══ Data for review
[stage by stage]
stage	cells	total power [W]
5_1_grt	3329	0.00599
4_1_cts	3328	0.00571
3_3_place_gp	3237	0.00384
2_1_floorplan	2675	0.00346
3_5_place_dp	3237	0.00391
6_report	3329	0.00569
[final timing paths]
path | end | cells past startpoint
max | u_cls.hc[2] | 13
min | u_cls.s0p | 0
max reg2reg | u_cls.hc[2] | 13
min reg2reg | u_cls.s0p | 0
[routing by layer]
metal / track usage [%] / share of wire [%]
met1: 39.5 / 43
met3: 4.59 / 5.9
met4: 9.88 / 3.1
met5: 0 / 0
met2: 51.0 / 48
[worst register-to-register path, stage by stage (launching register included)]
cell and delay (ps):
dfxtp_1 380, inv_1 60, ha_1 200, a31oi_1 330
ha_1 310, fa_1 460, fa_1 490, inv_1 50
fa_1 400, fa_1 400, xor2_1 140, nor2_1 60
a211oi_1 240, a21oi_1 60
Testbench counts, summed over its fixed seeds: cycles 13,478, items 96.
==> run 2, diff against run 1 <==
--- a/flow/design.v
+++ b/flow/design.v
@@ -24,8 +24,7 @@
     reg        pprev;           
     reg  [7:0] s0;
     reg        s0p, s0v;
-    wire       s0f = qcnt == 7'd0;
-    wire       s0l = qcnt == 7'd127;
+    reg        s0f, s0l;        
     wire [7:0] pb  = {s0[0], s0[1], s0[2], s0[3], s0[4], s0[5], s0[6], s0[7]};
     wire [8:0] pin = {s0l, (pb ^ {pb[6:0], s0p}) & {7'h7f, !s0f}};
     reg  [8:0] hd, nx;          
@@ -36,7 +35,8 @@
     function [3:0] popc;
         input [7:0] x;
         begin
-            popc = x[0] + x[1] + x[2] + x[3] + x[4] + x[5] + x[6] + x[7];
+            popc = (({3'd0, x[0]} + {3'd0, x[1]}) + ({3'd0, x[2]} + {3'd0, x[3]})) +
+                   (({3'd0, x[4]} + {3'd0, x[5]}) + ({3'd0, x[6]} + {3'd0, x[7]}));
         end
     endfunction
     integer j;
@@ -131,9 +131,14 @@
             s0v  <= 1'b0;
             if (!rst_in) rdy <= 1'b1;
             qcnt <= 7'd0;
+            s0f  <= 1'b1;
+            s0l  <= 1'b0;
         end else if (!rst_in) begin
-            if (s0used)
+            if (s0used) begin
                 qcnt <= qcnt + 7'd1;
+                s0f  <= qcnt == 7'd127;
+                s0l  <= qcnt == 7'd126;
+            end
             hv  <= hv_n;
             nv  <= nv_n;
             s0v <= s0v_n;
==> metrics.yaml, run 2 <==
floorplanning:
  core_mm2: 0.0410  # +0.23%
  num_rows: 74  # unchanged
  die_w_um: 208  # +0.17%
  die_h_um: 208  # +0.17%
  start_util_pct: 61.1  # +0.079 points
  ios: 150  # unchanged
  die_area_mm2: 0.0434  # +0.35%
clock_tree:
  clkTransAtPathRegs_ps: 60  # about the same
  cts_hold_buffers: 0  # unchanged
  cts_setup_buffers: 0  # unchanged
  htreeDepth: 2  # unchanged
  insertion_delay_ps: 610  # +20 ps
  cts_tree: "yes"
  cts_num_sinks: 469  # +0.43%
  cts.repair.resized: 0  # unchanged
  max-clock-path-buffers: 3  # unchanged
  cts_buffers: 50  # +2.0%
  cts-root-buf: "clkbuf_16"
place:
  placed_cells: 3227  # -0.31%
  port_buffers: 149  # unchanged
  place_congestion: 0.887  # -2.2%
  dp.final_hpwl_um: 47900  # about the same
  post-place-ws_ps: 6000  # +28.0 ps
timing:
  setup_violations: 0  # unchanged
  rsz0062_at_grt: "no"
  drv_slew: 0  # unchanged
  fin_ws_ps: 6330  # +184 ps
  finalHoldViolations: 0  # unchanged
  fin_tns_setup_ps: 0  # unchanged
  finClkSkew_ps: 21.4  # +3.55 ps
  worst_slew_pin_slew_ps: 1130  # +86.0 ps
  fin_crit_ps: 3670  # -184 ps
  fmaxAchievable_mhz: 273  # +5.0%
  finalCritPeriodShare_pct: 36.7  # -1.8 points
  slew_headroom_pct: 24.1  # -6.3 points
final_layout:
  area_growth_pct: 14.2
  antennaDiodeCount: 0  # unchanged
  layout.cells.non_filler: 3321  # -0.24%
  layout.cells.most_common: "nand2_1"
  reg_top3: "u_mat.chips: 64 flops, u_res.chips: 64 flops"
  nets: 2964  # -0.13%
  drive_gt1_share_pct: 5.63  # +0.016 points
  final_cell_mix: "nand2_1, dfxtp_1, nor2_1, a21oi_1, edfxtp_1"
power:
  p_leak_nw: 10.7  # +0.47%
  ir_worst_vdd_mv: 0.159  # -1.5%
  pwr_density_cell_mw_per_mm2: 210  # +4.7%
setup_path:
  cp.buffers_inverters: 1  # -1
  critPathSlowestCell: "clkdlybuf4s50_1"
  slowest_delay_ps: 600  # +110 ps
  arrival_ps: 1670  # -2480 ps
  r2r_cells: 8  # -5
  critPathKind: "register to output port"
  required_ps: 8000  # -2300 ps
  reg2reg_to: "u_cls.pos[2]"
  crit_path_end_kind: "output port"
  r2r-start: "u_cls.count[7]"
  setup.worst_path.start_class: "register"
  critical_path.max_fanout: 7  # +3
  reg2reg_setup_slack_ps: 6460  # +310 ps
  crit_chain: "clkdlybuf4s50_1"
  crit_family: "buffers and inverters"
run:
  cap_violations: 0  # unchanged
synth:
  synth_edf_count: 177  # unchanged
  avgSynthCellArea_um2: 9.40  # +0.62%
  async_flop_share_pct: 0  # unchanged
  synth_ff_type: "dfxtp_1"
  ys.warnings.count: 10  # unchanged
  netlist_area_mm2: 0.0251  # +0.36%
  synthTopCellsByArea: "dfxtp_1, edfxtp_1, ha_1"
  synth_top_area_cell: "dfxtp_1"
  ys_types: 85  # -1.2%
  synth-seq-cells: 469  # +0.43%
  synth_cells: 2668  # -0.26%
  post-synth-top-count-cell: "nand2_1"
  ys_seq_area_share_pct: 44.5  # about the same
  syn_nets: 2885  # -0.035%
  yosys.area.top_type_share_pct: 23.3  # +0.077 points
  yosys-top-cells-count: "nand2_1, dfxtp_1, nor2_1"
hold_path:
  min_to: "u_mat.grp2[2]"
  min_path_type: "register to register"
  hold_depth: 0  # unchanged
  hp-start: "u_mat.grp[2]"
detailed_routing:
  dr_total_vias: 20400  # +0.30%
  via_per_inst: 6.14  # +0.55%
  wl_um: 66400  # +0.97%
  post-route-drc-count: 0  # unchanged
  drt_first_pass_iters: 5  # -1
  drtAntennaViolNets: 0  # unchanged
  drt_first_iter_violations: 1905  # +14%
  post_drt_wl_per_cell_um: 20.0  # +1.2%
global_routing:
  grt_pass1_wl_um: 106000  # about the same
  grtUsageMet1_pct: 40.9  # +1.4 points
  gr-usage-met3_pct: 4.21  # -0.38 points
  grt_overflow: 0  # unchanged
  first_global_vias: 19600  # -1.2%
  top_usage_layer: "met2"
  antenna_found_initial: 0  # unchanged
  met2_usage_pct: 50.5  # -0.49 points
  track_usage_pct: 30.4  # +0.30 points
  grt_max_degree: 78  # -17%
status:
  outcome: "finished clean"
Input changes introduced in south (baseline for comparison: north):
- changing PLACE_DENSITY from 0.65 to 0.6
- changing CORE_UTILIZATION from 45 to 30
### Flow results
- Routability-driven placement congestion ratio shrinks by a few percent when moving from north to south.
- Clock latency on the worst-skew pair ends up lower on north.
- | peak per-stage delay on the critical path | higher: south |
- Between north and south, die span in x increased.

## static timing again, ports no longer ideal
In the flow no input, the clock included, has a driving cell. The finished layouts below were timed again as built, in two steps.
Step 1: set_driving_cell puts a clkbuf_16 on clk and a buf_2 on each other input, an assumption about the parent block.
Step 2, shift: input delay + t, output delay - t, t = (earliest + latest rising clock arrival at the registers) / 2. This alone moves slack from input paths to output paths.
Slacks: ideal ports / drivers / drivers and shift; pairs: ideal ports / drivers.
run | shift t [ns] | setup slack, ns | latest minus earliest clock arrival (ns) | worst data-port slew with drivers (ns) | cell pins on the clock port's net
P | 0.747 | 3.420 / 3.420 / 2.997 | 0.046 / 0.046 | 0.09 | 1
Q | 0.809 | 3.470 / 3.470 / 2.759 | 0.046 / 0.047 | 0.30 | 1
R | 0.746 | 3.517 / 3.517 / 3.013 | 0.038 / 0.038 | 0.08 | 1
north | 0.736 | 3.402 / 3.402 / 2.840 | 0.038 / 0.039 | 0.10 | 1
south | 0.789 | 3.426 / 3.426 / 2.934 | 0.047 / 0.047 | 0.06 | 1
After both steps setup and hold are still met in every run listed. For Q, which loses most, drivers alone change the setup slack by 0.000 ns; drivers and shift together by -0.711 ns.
Context: an optimization exercise on an open-source flow, tuned for small area, a short achievable clock period and few clock cycles per item. The choices shown serve that exercise and are no tape-out recipe.
The RTL was checked by simulation tests, not by an equivalence proof against the original design.
No activity file was given, so power comes from the tool's default toggle rates.

==> flow/design.v <==
module twn_round_f (
    input  wire [23:0] x,
    input  wire [23:0] key,
    output wire [23:0] f
);
    wire [23:0] rot1 = {x[22:0], x[23]};
    wire [23:0] rot2 = {x[21:0], x[23:22]};
    wire [23:0] rot8 = {x[15:0], x[23:16]};
    assign f = (rot1 & rot8) ^ rot2 ^ key;
endmodule
module twn_diffuser #(
    parameter integer FIRST = 0,
    parameter integer COUNT = 8
) (
    input  wire        inv,
    input  wire [47:0] x,
    output wire [47:0] y
);
    wire [23:0] l [0:COUNT];
    wire [23:0] r [0:COUNT];
    assign l[0] = x[47:24];
    assign r[0] = x[23:0];
    genvar i;
    generate
        for (i = 0; i < COUNT; i = i + 1) begin : g_round
            localparam [23:0] KEY_FWD = 24'h9E3779 * (FIRST + i + 1);
            localparam [23:0] KEY_INV = 24'h9E3779 * (8 - FIRST - i);
            wire [23:0] f;
            twn_round_f u_f (.x(r[i]), .key(inv ? KEY_INV : KEY_FWD), .f(f));
            assign l[i+1] = r[i];
            assign r[i+1] = l[i] ^ f;
        end
    endgenerate
    assign y = {l[COUNT], r[COUNT]};
endmodule
module twn_bitpacker (
    input  wire        clk,
    input  wire        rst,
    input  wire        en,         
    input  wire [1:0]  op,         
    input  wire        rd_sel,     
    input  wire [7:0]  imm,
    input  wire [63:0] a,
    output reg  [3:0]  status,
    output wire [63:0] result      
);
    localparam [3:0] ST_OK        = 4'd0;
    localparam [3:0] ST_OVERFLOW  = 4'd1;
    localparam [3:0] ST_UNDERFLOW = 4'd2;
    localparam [3:0] ST_TOO_WIDE  = 4'd3;
    localparam [3:0] ST_RANGE     = 4'd4;
    localparam [1:0] OP_INIT   = 2'd0;
    localparam [1:0] OP_APPEND = 2'd1;
    localparam [1:0] OP_READ   = 2'd2;
    localparam [1:0] OP_STAT   = 2'd3;
    reg [143:0] buf_q;
    reg [7:0]   wp_q;
    reg [7:0]   avail_q;
    reg [7:0]   free_q;
    integer j, k;
    wire        width_bad = (imm == 8'd0) || (imm > 8'd64);
    reg  [63:0] lmask;
    always @(*)
        for (j = 0; j < 64; j = j + 1)
            lmask[j] = imm[6] || (j < imm[5:0]);
    wire        too_wide  = ((a & ~lmask) != 64'd0);
    wire [8:0]  free_rem  = {1'b0, free_q}  - {1'b0, imm};
    wire [8:0]  avail_rem = {1'b0, avail_q} - {1'b0, imm};
    wire        overflow  = free_rem[8];
    wire        underflow = avail_rem[8];
    always @(*) begin
        status = ST_OK;
        case (op)
            OP_INIT: begin
                if (imm > 8'd144) status = ST_RANGE;
            end
            OP_APPEND: begin
                if (width_bad)     status = ST_RANGE;
                else if (too_wide) status = ST_TOO_WIDE;
                else if (overflow) status = ST_OVERFLOW;
            end
            OP_READ: begin
                if (width_bad)      status = ST_RANGE;
                else if (underflow) status = ST_UNDERFLOW;
            end
            default: ;
        endcase
    end
    wire ok = en && (status == ST_OK);
    always @(posedge clk) begin
        if (rst) begin
            wp_q    <= 8'd0;
            avail_q <= 8'd0;
            free_q  <= 8'd0;
        end else if (ok) begin
            case (op)
                OP_INIT: begin
                    wp_q    <= 8'd0;
                    avail_q <= 8'd0;
                    free_q  <= imm;
                end
                OP_APPEND: begin
                    wp_q    <= wp_q + imm;
                    avail_q <= avail_q + imm;
                    free_q  <= free_rem[7:0];
                end
                OP_READ: avail_q <= avail_rem[7:0];
                default: ;
            endcase
        end
    end
    wire [7:0] amt = rd_sel ? avail_rem[7:0] : (8'd144 - imm);
    function automatic [143:0] rotr144(input [143:0] v, input integer s);
        rotr144 = (v >> s) | (v << (144 - s));
    endfunction
    reg [143:0] rot;
    always @(*) begin
        rot = buf_q;
        for (k = 0; k < 8; k = k + 1)
            if (amt[k])
                rot = rotr144(rot, (1 << k) % 144);
    end
    always @(posedge clk) begin
        if (ok && op == OP_APPEND && !rst)
            buf_q <= {rot[143:64], (rot[63:0] & ~lmask) | a};
    end
    wire [7:0] rp_now  = wp_q - avail_q;
    wire [7:0] cap_now = wp_q + free_q;
    assign result = (op == OP_READ)  ? (rot[63:0] & lmask) :
                    (op == OP_STAT)  ? {32'd0, avail_q, cap_now, rp_now, wp_q} :
                                       64'd0;
endmodule
module twn_core (
    input  wire        clk,
    input  wire        rst,           
    input  wire        cmd_valid,
    output wire        cmd_ready,
    input  wire [15:0] cmd_cw,
    input  wire [63:0] cmd_a,
    output reg         rsp_valid,
    output reg  [3:0]  rsp_status,
    output wire [63:0] rsp_result
);
    localparam [3:0] ST_OK      = 4'd0;
    localparam [3:0] ST_RANGE   = 4'd4;
    localparam [3:0] ST_ILLEGAL = 4'd8;
    localparam integer SPLIT = 5;     
    wire [3:0] opc  = cmd_cw[15:12];
    wire [3:0] len  = cmd_cw[11:8];
    wire [7:0] imm  = cmd_cw[7:0];
    wire fmt_z_ok = (len == 4'd0) && (imm == 8'd0);
    wire fmt_i_ok = (len == 4'd0);
    wire is_nop  = (opc == 4'h0) && fmt_z_ok;
    wire is_init = (opc == 4'h6) && fmt_i_ok;
    wire is_app  = (opc == 4'h7) && fmt_i_ok;
    wire is_read = (opc == 4'h8) && fmt_i_ok;
    wire is_stat = (opc == 4'h9) && fmt_z_ok;
    wire is_fwd  = (opc == 4'hA) && fmt_z_ok;
    wire is_inv  = (opc == 4'hB) && fmt_z_ok;
    wire is_bp   = is_init || is_app || is_read || is_stat;
    wire is_diff = is_fwd || is_inv;
    assign cmd_ready = 1'b1;
    wire accept = cmd_valid;
    wire [1:0]  bp_op = is_init ? 2'd0 : is_app ? 2'd1 : is_read ? 2'd2 : 2'd3;
    wire [3:0]  bp_status;
    wire [63:0] bp_result;
    twn_bitpacker u_bp (
        .clk    (clk),
        .rst    (rst),
        .en     (accept && is_bp),
        .op     (bp_op),
        .rd_sel (opc[3]),
        .imm    (imm),
        .a      (cmd_a),
        .status (bp_status),
        .result (bp_result)
    );
    wire        inv_a      = opc[0];
    wire        diff_range = (cmd_a[63:48] != 16'd0);
    wire [47:0] diff_in    = inv_a ? {cmd_a[23:0], cmd_a[47:24]} : cmd_a[47:0];
    wire [47:0] diff_mid;
    twn_diffuser #(.FIRST(0), .COUNT(SPLIT)) u_diff_a (
        .inv (inv_a),
        .x   (diff_in),
        .y   (diff_mid)
    );
    reg [3:0] status;
    always @(*) begin
        if (is_bp)
            status = bp_status;
        else if (is_diff)
            status = diff_range ? ST_RANGE : ST_OK;
        else if (is_nop)
            status = ST_OK;
        else
            status = ST_ILLEGAL;
    end
    reg [63:0] res_q;       
    reg        diff_q;      
    reg        bp_q;        
    reg        inv_q;
    always @(posedge clk) begin
        if (rst)
            rsp_valid <= 1'b0;
        else
            rsp_valid <= accept;
        rsp_status <= status;
        res_q      <= is_diff ? {16'd0, diff_mid} : bp_result;
        diff_q     <= is_diff && !diff_range;
        bp_q       <= is_bp && (bp_status == ST_OK);
        inv_q      <= inv_a;
    end
    wire [47:0] diff_out;
    twn_diffuser #(.FIRST(SPLIT), .COUNT(8 - SPLIT)) u_diff_b (
        .inv (inv_q),
        .x   (res_q[47:0]),
        .y   (diff_out)
    );
    wire [47:0] diff_res = inv_q ? {diff_out[23:0], diff_out[47:24]} : diff_out;
    assign rsp_result = diff_q ? {16'd0, diff_res} : bp_q ? res_q : 64'd0;
endmodule
==> flow/config.mk <==
export PLATFORM = sky130hd
export DESIGN_NAME = twn_core
export DESIGN_NICKNAME = twn_core
export VERILOG_FILES = /design/flow/design.v
export SDC_FILE = /design/flow/constraint.sdc
export NUM_CORES = 4
export LEC_CHECK = 0
export ABC_CLOCK_PERIOD_IN_PS = 4000
export CAP_MARGIN = 20
export CORE_MARGIN = 2
export CORE_UTILIZATION = 40
export SETUP_SLACK_MARGIN = 2.8
export SLEW_MARGIN = 20
==> flow/constraint.sdc <==
create_clock -name core_clock -period 8.0 [get_ports {clk}]
set_input_delay 1.6000 -clock core_clock [delete_from_list [all_inputs] [get_ports {clk}]]
set_output_delay 1.6000 -clock core_clock [all_outputs]
set_load 0.01 [all_outputs]
standard.sh (not shown) runs the stock make flow with config.mk's settings and CLKGATE_MAP_FILE= SYNTH_SCRIPT=/design/flow/synth_recipe.tcl, a recipe that flattens the netlist after the stock synthesis.
==> flow/flow/run.sh <==
#!/bin/bash
# The standard layout, with the ports buffered by buf_2 cells instead of the
# buffer_ports default. Everything else is the standard flow's own flow (standard.sh).
set -euo pipefail
bash standard.sh "BUFFER_PORTS_ARGS=-buffer_cell sky130_fd_sc_hd__buf_2" finish > orfs_make.log 2>&1
Testbench counts at the start, summed over its fixed seeds: cycles 43,275, commands 43,267.
==> next run, changes <==
--- a/flow/design.v
+++ b/flow/design.v
@@ -43,5 +43,6 @@
     input  wire [63:0] a,
     output reg  [3:0]  status,
-    output wire [63:0] result      
+    output wire [63:0] rd_bits,    
+    output wire [31:0] stat_word   
 );
     localparam [3:0] ST_OK        = 4'd0;
@@ -127,7 +128,6 @@
     wire [7:0] rp_now  = wp_q - avail_q;
     wire [7:0] cap_now = wp_q + free_q;
-    assign result = (op == OP_READ)  ? (rot[63:0] & lmask) :
-                    (op == OP_STAT)  ? {32'd0, avail_q, cap_now, rp_now, wp_q} :
-                                       64'd0;
+    assign rd_bits   = rot[63:0];
+    assign stat_word = {avail_q, cap_now, rp_now, wp_q};
 endmodule
 module twn_core (
@@ -164,5 +164,6 @@
     wire [1:0]  bp_op = is_init ? 2'd0 : is_app ? 2'd1 : is_read ? 2'd2 : 2'd3;
     wire [3:0]  bp_status;
-    wire [63:0] bp_result;
+    wire [63:0] rd_bits;
+    wire [31:0] stat_word;
     twn_bitpacker u_bp (
         .clk    (clk),
@@ -174,5 +175,6 @@
         .a      (cmd_a),
         .status (bp_status),
-        .result (bp_result)
+        .rd_bits   (rd_bits),
+        .stat_word (stat_word)
     );
     wire        inv_a      = opc[0];
@@ -199,4 +201,6 @@
     reg        diff_q;      
     reg        bp_q;        
+    reg        rd_q;        
+    reg [6:0]  w_q;         
     reg        inv_q;
     always @(posedge clk) begin
@@ -206,7 +210,10 @@
             rsp_valid <= accept;
         rsp_status <= status;
-        res_q      <= is_diff ? {16'd0, diff_mid} : bp_result;
+        res_q      <= opc[1] ? {16'd0, diff_mid} :
+                      opc[0] ? {32'd0, stat_word} : rd_bits;
         diff_q     <= is_diff && !diff_range;
-        bp_q       <= is_bp && (bp_status == ST_OK);
+        bp_q       <= (is_read || is_stat) && (bp_status == ST_OK);
+        rd_q       <= opc[3] && !opc[0];
+        w_q        <= imm[6:0];
         inv_q      <= inv_a;
     end
@@ -218,4 +225,10 @@
     );
     wire [47:0] diff_res = inv_q ? {diff_out[23:0], diff_out[47:24]} : diff_out;
-    assign rsp_result = diff_q ? {16'd0, diff_res} : bp_q ? res_q : 64'd0;
-endmodule
+    reg  [63:0] therm;
+    integer j;
+    always @(*)
+        for (j = 0; j < 64; j = j + 1)
+            therm[j] = (j < w_q[5:0]);
+    wire [63:0] keep = therm | {64{w_q[6] | !rd_q}};
+    assign rsp_result = diff_q ? {16'd0, diff_res} : bp_q ? (res_q & keep) : 64'd0;
+endmodule
Outcome: Clock power went down by 12%. Combinational power rose by 94%. Clock-buffer cell count decreases by 5. Core utilization came out lower by 0.58 points. Final area grows by 0.84%. Die area goes up by 2.3%. Maximum frequency increases by 0.96%. Hold slack improves by 0.056 ns. Wire length goes up by 6.6%. Sequential power came out higher by 35%. Global-route usage climbs by 1.6 points.
Testbench counts after the change, summed over its fixed seeds: cycles 43,275, commands 43,267.

-- port drivers added, routing unchanged --
The flow's constraints put no driver on any port. The routed layouts listed below were extracted and timed again, unchanged, in two steps.
Step 1: set_driving_cell puts a clkbuf_16 on clk and a buf_2 on each other input, an assumption about the parent block.
Step 2 also shifts input and output timing later by t, the mid clock arrival at the registers, as if the neighbouring blocks saw the same clock.
Three values: ideal, step 1, step 2; two values: the first two.
run | t (ns) | setup WS [ns] | hold WS [ns]
the first run | 0.637 | 2.696 / 2.699 / 2.061 | 0.478 / 0.478 / 0.478
the second run | 0.681 | 2.746 / 2.743 / 2.061 | 0.534 / 0.534 / 0.534
After both steps every run listed still meets setup and hold. The setup slack of the second run, which loses most, moves by -0.003 ns with the drivers and by -0.685 ns with both steps.
What follows belongs to an exercise in optimizing a design on an open flow for small area, a short achievable clock period and few clock cycles per item; a production flow would make more cautious choices. The RTL was checked by simulation tests, not by an equivalence proof against the original design.

==> flow/design.v <==
module ltae_fpack (
    input  wire        sign,
    input  wire [10:0] exp,       
    input  wire [26:0] mant,
    input  wire        sticky,
    output wire [31:0] res
);
    wire        exp_neg  = exp[10] | (exp == 11'd0);
    wire [10:0] rsh      = 11'd1 - exp;            
    reg  [26:0] shifted;
    reg         sticky_d;
    reg  [7:0]  ef;
    integer     i;
    always @* begin
        shifted  = mant;
        sticky_d = sticky;
        ef       = exp[7:0];
        if (exp_neg) begin
            ef = 8'd0;
            if (rsh > 11'd27) begin
                shifted  = 27'd0;
                sticky_d = sticky | (|mant);
            end else begin
                for (i = 0; i < 27; i = i + 1)
                    if (i < rsh) sticky_d = sticky_d | mant[i];
                shifted = mant >> rsh[4:0];
            end
        end
    end
    wire        guard  = shifted[2];
    wire        rest   = shifted[1] | shifted[0] | sticky_d;
    wire        lsb    = shifted[3];
    wire        rnd_up = guard & (rest | lsb);
    wire [30:0] base   = {ef, shifted[25:3]};
    wire [30:0] rounded = base + {30'd0, rnd_up};
    wire        ovf    = ~exp_neg & (exp >= 11'd255);
    assign res = ovf ? {sign, 8'hFF, 23'd0} : {sign, rounded};
endmodule
module ltae_fmul (
    input  wire [31:0] a,
    input  wire [31:0] b,
    output reg  [31:0] y
);
    wire        sa = a[31], sb = b[31];
    wire [7:0]  ea = a[30:23], eb = b[30:23];
    wire [22:0] fa = a[22:0],  fb = b[22:0];
    wire a_nan  = (ea == 8'hFF) & (fa != 0);
    wire b_nan  = (eb == 8'hFF) & (fb != 0);
    wire a_inf  = (ea == 8'hFF) & (fa == 0);
    wire b_inf  = (eb == 8'hFF) & (fb == 0);
    wire a_zero = (ea == 8'd0) & (fa == 0);
    wire b_zero = (eb == 8'd0) & (fb == 0);
    wire sign   = sa ^ sb;
    wire [23:0] ma_raw = {ea != 8'd0, fa};
    wire [23:0] mb_raw = {eb != 8'd0, fb};
    reg  [4:0]  lza, lzb;
    integer     i;
    always @* begin
        lza = 5'd0;
        for (i = 0; i < 24; i = i + 1)
            if (ma_raw[i]) lza = 5'd23 - i[4:0];
        lzb = 5'd0;
        for (i = 0; i < 24; i = i + 1)
            if (mb_raw[i]) lzb = 5'd23 - i[4:0];
    end
    wire [23:0] ma = ma_raw << lza;
    wire [23:0] mb = mb_raw << lzb;
    wire [10:0] xa = {3'd0, (ea == 8'd0) ? 8'd1 : ea} - {6'd0, lza};
    wire [10:0] xb = {3'd0, (eb == 8'd0) ? 8'd1 : eb} - {6'd0, lzb};
    wire [47:0] prod = ma * mb;
    wire [10:0] pexp = xa + xb - 11'd127 + {10'd0, prod[47]};
    wire [26:0] pmant = prod[47] ? prod[47:21] : prod[46:20];
    wire        pstk  = prod[47] ? (|prod[20:0]) : (|prod[19:0]);
    wire [31:0] pk_res;
    ltae_fpack u_pack (.sign(sign), .exp(pexp), .mant(pmant), .sticky(pstk), .res(pk_res));
    always @* begin
        if (a_nan | b_nan | (a_inf & b_zero) | (b_inf & a_zero))
            y = 32'h7FC00000;
        else if (a_inf | b_inf)
            y = {sign, 8'hFF, 23'd0};
        else if (a_zero | b_zero)
            y = {sign, 31'd0};
        else
            y = pk_res;
    end
endmodule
════
§ Required work
Reproduce only this range: the first line of the data above through the line with "a211oi_1 240, a21oi_1 60", both included, exactly as written.

§ Your solution
[stage by stage]
stage	cells	total power [W]
5_1_grt	3329	0.00599
4_1_cts	3328	0.00571
3_3_place_gp	3237	0.00384
2_1_floorplan	2675	0.00346
3_5_place_dp	3237	0.00391
6_report	3329	0.00569
[final timing paths]
path | end | cells past startpoint
max | u_cls.hc[2] | 13
min | u_cls.s0p | 0
max reg2reg | u_cls.hc[2] | 13
min reg2reg | u_cls.s0p | 0
[routing by layer]
metal / track usage [%] / share of wire [%]
met1: 39.5 / 43
met3: 4.59 / 5.9
met4: 9.88 / 3.1
met5: 0 / 0
met2: 51.0 / 48
[worst register-to-register path, stage by stage (launching register included)]
cell and delay (ps):
dfxtp_1 380, inv_1 60, ha_1 200, a31oi_1 330
ha_1 310, fa_1 460, fa_1 490, inv_1 50
fa_1 400, fa_1 400, xor2_1 140, nor2_1 60
a211oi_1 240, a21oi_1 60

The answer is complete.